=== ABOUT THIS EXERCISE ===
Sort through the data and copy the lines holding the word "flow".

=== EXCERPTED RECORDS ===

What follows belongs to an exercise in optimizing a design on an open flow for small area and few clock cycles; a production flow would make more cautious choices.
Where RTL was checked, it was by simulation tests only, not by an equivalence proof against the original.
For runs 1 to 3, only the layout was checked, not whether the RTL still works.
Power figures rest on the tool's default switching activity, not on a simulated workload.

## flow/design.v

```verilog
module djtag_core (
    input  wire         clk,
    input  wire         rst,
    input  wire         rx_valid,
    input  wire [6:0]   rx_len,
    input  wire [511:0] rx_data,
    output wire         rx_take,
    output wire         tx_valid,
    output wire [6:0]   tx_len,
    output wire [511:0] tx_data,
    input  wire         tx_ready,
    output reg          tck_o,
    output reg          tdi_o,
    output reg          tms_o,
    input  wire         tdo_i,
    output reg          trst_oe,
    output reg          srst_oe
);
    localparam [2:0] S_B0   = 3'd0,    
                     S_B1   = 3'd1,    
                     S_B2   = 3'd2,    
                     S_XF   = 3'd3,    
                     S_JT   = 3'd4,    
                     S_INFO = 3'd6,    
                     S_END  = 3'd7;    
    localparam [2:0] C_FREQ = 3'd2, C_XFER = 3'd3, C_SETSIG = 3'd4,
                     C_CLK = 3'd6, C_VOLT = 3'd7;
    reg [2:0]   st;
    reg [6:0]   rp;            
    reg [6:0]   oc;            
    reg         txv;
    reg [511:0] resp;
    reg [15:0]  kz;            
    reg         slow;          
    reg         last_tdo;
    reg         scr;           
    reg [2:0]   cmd;           
    reg         fa;            
    reg         fb;            
    reg [15:0]  acc;           
    reg         hh;            
    reg [8:0]   r;             
    reg [2:0]   bp;            
    reg [7:1]   cap;           
    genvar g;
    wire [6:0]  rp1, oc1;
    wire [8:0]  rm1;
    wire [2:0]  bp1;
    wire [7:0]  c_rp, c_oc;
    wire [9:0]  b_r;
    wire [3:0]  c_bp;
    assign c_rp[0] = 1'b1;
    assign c_oc[0] = 1'b1;
    assign b_r[0]  = 1'b1;
    assign c_bp[0] = 1'b1;
    generate
        for (g = 0; g < 7; g = g + 1) begin : g_inc7
            assign rp1[g]    = rp[g] ^ c_rp[g];
            assign c_rp[g+1] = rp[g] & c_rp[g];
            assign oc1[g]    = oc[g] ^ c_oc[g];
            assign c_oc[g+1] = oc[g] & c_oc[g];
        end
        for (g = 0; g < 9; g = g + 1) begin : g_decr
            assign rm1[g]   = r[g] ^ b_r[g];
            assign b_r[g+1] = ~r[g] & b_r[g];
        end
        for (g = 0; g < 3; g = g + 1) begin : g_incb
            assign bp1[g]    = bp[g] ^ c_bp[g];
            assign c_bp[g+1] = bp[g] & c_bp[g];
        end
    endgenerate
    wire [7:0] pb;
    djtag_rdmux u_rdmux (.d(rx_data), .sel(64'd1 << rp[5:0]), .q(pb));
    wire [7:0] nrp;
    wire [7:0] c_n;
    assign c_n[0] = 1'b0;
    generate
        for (g = 0; g < 7; g = g + 1) begin : g_nrp
            assign nrp[g]   = rx_len[g] ^ ~rp[g] ^ c_n[g];
            assign c_n[g+1] = (rx_len[g] & ~rp[g]) | (rx_len[g] & c_n[g]) | (~rp[g] & c_n[g]);
        end
    endgenerate
    assign nrp[7] = c_n[7];
    wire       at_end = ~nrp[7];
    wire       clamp   = fb & (&pb[7:4]) & (|pb[3:0]);      
    wire [8:0] len_eff = {fb, pb[7:4], pb[3:0] & {4{~clamp}}};
    wire       part    = |len_eff[2:0];
    wire [6:0] room;
    wire [7:0] b_o;
    assign b_o[0] = 1'b0;
    generate
        for (g = 0; g < 7; g = g + 1) begin : g_room
            wire k = (g == 6);
            assign room[g]  = k ^ oc[g] ^ b_o[g];
            assign b_o[g+1] = (~k & oc[g]) | (~k & b_o[g]) | (oc[g] & b_o[g]);
        end
    endgenerate
    wire [7:0] bra, brb;
    assign bra[0] = part;
    assign brb[0] = part;
    generate
        for (g = 0; g < 7; g = g + 1) begin : g_xchk
            wire bb = (g < 6) ? len_eff[3 + g] : 1'b0;
            assign bra[g+1] = (~nrp[g] & bb) | (~nrp[g] & bra[g]) | (bb & bra[g]);
            assign brb[g+1] = (~room[g] & bb) | (~room[g] & brb[g]) | (bb & brb[g]);
        end
    endgenerate
    wire       xfer_ok = ~bra[7] && (fa || ~brb[7]);
    wire       oc_gt54 = oc[6] | (oc[5] & oc[4] & (oc[3] | (oc[2] & oc[1] & oc[0])));
    wire       oc_full = oc[6];
    wire [15:0] inc = kz;
    wire [16:0] sum;
    wire [16:0] c_a;
    assign c_a[0] = 1'b0;
    generate
        for (g = 0; g < 16; g = g + 1) begin : g_acc
            assign sum[g]   = acc[g] ^ inc[g] ^ c_a[g];
            assign c_a[g+1] = (acc[g] & inc[g]) | (acc[g] & c_a[g]) | (inc[g] & c_a[g]);
        end
    endgenerate
    assign sum[16] = c_a[16];
    localparam [16:0] LIM = 17'd31250;
    wire [17:0] gt;
    assign gt[0] = 1'b0;
    generate
        for (g = 0; g < 17; g = g + 1) begin : g_lim
            if (LIM[g]) begin : g_one
                assign gt[g+1] = sum[g] & gt[g];
            end else begin : g_zero
                assign gt[g+1] = sum[g] | gt[g];
            end
        end
    endgenerate
    wire       stretch = slow ? sum[16] : gt[17];
    wire       t_hit   = stretch & hh;
    wire       last    = (cmd == C_SETSIG) || (r == 9'd1);
    wire [15:0] den    = {r[7:0], pb};
    wire        pulse = r[0] & pb[0];
    reg [7:0] info_b;
    always @(*) begin
        case (r[3:0])
            4'd9: info_b = 8'h44;
            4'd8: info_b = 8'h4A;
            4'd7: info_b = 8'h54;
            4'd6: info_b = 8'h41;
            4'd5: info_b = 8'h47;
            4'd4: info_b = 8'h32;
            4'd3: info_b = 8'h0A;
            default: info_b = 8'h00;
        endcase
    end
    wire [7:0] xb;
    wire [7:0] capx = {cap, 1'b0};
    generate
        for (g = 0; g < 8; g = g + 1) begin : g_xb
            assign xb[g] = (bp == 3'd7 - g) ? tdo_i :
                           (bp >  3'd7 - g) ? capx[g] : 1'b0;
        end
    endgenerate
    reg       we;
    reg [7:0] wd;
    wire      fall = (st == S_JT) && tck_o && t_hit;
    always @(*) begin
        we = 1'b0;
        wd = xb;
        case (st)
            S_B0: begin
                wd = {5'd0, last_tdo, 2'd0};
                we = rx_valid && !txv && !at_end && pb[3:0] == 4'h5 && !oc_full;
            end
            S_B2: begin
                wd = {8{last_tdo}};
                we = !at_end && cmd == C_CLK && pb == 8'd0 && fa;
            end
            S_INFO: begin
                wd = info_b;
                we = 1'b1;
            end
            S_JT: begin
                if (cmd == C_CLK) begin
                    wd = {8{tdo_i}};
                    we = fall && last && fa;
                end else begin
                    we = fall && cmd == C_XFER && !fa && (bp == 3'd7 || last);
                end
            end
            default: ;
        endcase
    end
    wire [63:0] wen;
    djtag_wdec u_wdec (.we(we), .a(oc[5:0]), .en(wen));
    generate
        for (g = 0; g < 64; g = g + 1) begin : g_resp
            always @(posedge clk) begin
                if (wen[g])
                    resp[8*g +: 8] <= wd;
            end
        end
    endgenerate
    wire tload = (st == S_XF) ||
                 (st == S_B2 && !at_end &&
                  ((cmd == C_SETSIG && pulse) || (cmd == C_CLK && pb != 8'd0)));
    always @(posedge clk) begin
        acc <= (tload || stretch) ? inc : sum[15:0];
        hh  <= !tload && (hh ^ stretch);
    end
    task apply_setsig;
        begin
            if (r[1]) scr     <= pb[1];
            if (r[3]) tms_o   <= pb[3];
            if (r[4]) trst_oe <= ~pb[4];
            if (r[5]) srst_oe <= ~pb[5];
        end
    endtask
    always @(posedge clk) begin
        if (rst) begin
            st       <= S_B0;
            rp       <= 7'd0;
            oc       <= 7'd0;
            txv      <= 1'b0;
            kz       <= 16'd1000;
            slow     <= 1'b0;
            last_tdo <= 1'b0;
            scr      <= 1'b0;
            tck_o    <= 1'b0;
            tdi_o    <= 1'b0;
            tms_o    <= 1'b0;
            trst_oe  <= 1'b0;
            srst_oe  <= 1'b0;
        end else begin
            if (we) oc <= oc1;
            case (st)
                S_B0: begin
                    if (txv) begin
                        if (tx_ready) begin
                            txv <= 1'b0;
                            oc  <= 7'd0;
                        end
                    end else if (rx_valid) begin
                        cmd <= pb[2:0];
                        fa  <= pb[7];
                        fb  <= pb[6];
                        r   <= 9'd9;
                        if (at_end) begin
                            st <= S_END;
                        end else begin
                            case (pb[3:0])
                                4'h1: st <= oc_gt54 ? S_END : S_INFO;
                                4'h2, 4'h3, 4'h4, 4'h7: begin
                                    rp <= rp1;
                                    st <= S_B1;
                                end
                                4'h5: begin
                                    if (oc_full) st <= S_END;
                                    else rp <= rp1;
                                end
                                4'h6: begin
                                    if (pb[7] && oc_full) st <= S_END;
                                    else begin
                                        rp <= rp1;
                                        st <= S_B1;
                                    end
                                end
                                4'h8: rp <= rp1;
                                default: st <= S_END;
                            endcase
                        end
                    end
                end
                S_B1: begin
                    r <= {1'b0, pb};
                    if (at_end) begin
                        st <= S_END;
                    end else begin
                        case (cmd)
                            C_VOLT: begin
                                rp <= rp1;
                                st <= S_B0;
                            end
                            C_XFER: begin
                                if (!xfer_ok) begin
                                    st <= S_END;
                                end else begin
                                    tms_o <= 1'b0;
                                    rp    <= rp1;
                                    r     <= len_eff;
                                    bp    <= 3'd0;
                                    st    <= (len_eff == 9'd0) ? S_B0 : S_XF;
                                end
                            end
                            default: begin
                                rp <= rp1;
                                st <= S_B2;
                            end
                        endcase
                    end
                end
                S_B2: begin
                    if (at_end) begin
                        st <= S_END;
                    end else begin
                        case (cmd)
                            C_FREQ: begin
                                kz   <= (den == 16'd0) ? 16'd1 : den;
                                slow <= (den == 16'd0);
                                rp   <= rp1;
                                st   <= S_B0;
                            end
                            C_SETSIG: begin
                                if (pulse) begin
                                    tdi_o <= scr;
                                    st    <= S_JT;
                                end else begin
                                    apply_setsig;
                                    rp <= rp1;
                                    st <= S_B0;
                                end
                            end
                            default: begin    
                                if (pb != 8'd0) begin
                                    tms_o <= r[3];
                                    tdi_o <= r[1];
                                    r     <= {1'b0, pb};
                                    st    <= S_JT;
                                end else begin
                                    rp <= rp1;
                                    st <= S_B0;
                                end
                            end
                        endcase
                    end
                end
                S_XF: begin
                    tdi_o <= pb[7];
                    st    <= S_JT;
                end
                S_JT: begin
                    if (!t_hit) begin
                    end else if (!tck_o) begin
                        tck_o <= 1'b1;
                    end else begin
                        tck_o <= 1'b0;
                        r     <= rm1;
                        case (cmd)
                            C_XFER: begin
                                if (bp != 3'd7) cap[3'd7 - bp] <= tdo_i;
                                bp <= bp1;
                                if (last) begin
                                    if (bp != 3'd7) rp <= rp1;
                                    st <= S_B0;
                                end else begin
                                    tdi_o <= pb[3'd7 - bp1];
                                    if (bp1 == 3'd7) rp <= rp1;
                                end
                            end
                            C_SETSIG: begin
                                last_tdo <= tdo_i;
                                apply_setsig;
                                rp <= rp1;
                                st <= S_B0;
                            end
                            default: begin    
                                last_tdo <= tdo_i;
                                if (last) begin
                                    rp <= rp1;
                                    st <= S_B0;
                                end
                            end
                        endcase
                    end
                end
                S_INFO: begin
                    r <= rm1;
                    if (r[3:0] == 4'd0) begin
                        rp <= rp1;
                        st <= S_B0;
                    end
                end
                default: begin    
                    txv <= (oc != 7'd0);
                    rp  <= 7'd0;
                    st  <= S_B0;
                end
            endcase
        end
    end
    assign rx_take  = (st == S_END);
    assign tx_valid = txv;
    assign tx_len   = oc;
    assign tx_data  = resp;
endmodule
module djtag_rdmux (
    input  wire [511:0] d,
    input  wire [63:0]  sel,
    output wire [7:0]   q
);
    wire [8*22-1:0] gn;      
    genvar k, b;
    generate
        for (k = 0; k < 21; k = k + 1) begin : g_grp
            djtag_aoi3 u_aoi (.d0(d[24*k +: 8]), .d1(d[24*k+8 +: 8]), .d2(d[24*k+16 +: 8]),
                              .s0(sel[3*k]), .s1(sel[3*k+1]), .s2(sel[3*k+2]),
                              .qn(gn[8*k +: 8]));
        end
    endgenerate
    assign gn[8*21 +: 8] = ~(d[8*63 +: 8] & {8{sel[63]}});
    generate
        for (b = 0; b < 8; b = b + 1) begin : g_bit
            wire [21:0] col;
            for (k = 0; k < 22; k = k + 1) begin : g_col
                assign col[k] = gn[8*k + b];
            end
            assign q[b] = ~&col;
        end
    endgenerate
endmodule
module djtag_aoi3 (
    input  wire [7:0] d0,
    input  wire [7:0] d1,
    input  wire [7:0] d2,
    input  wire       s0,
    input  wire       s1,
    input  wire       s2,
    output wire [7:0] qn
);
    assign qn = ~((d0 & {8{s0}}) | (d1 & {8{s1}}) | (d2 & {8{s2}}));
endmodule
module djtag_wdec (
    input  wire        we,
    input  wire [5:0]  a,
    output wire [63:0] en
);
    assign en = {63'd0, we} << a;
endmodule
```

=== ANSWER TO THE EXERCISE ===
What follows belongs to an exercise in optimizing a design on an open flow for small area and few clock cycles; a production flow would make more cautious choices.
## flow/design.v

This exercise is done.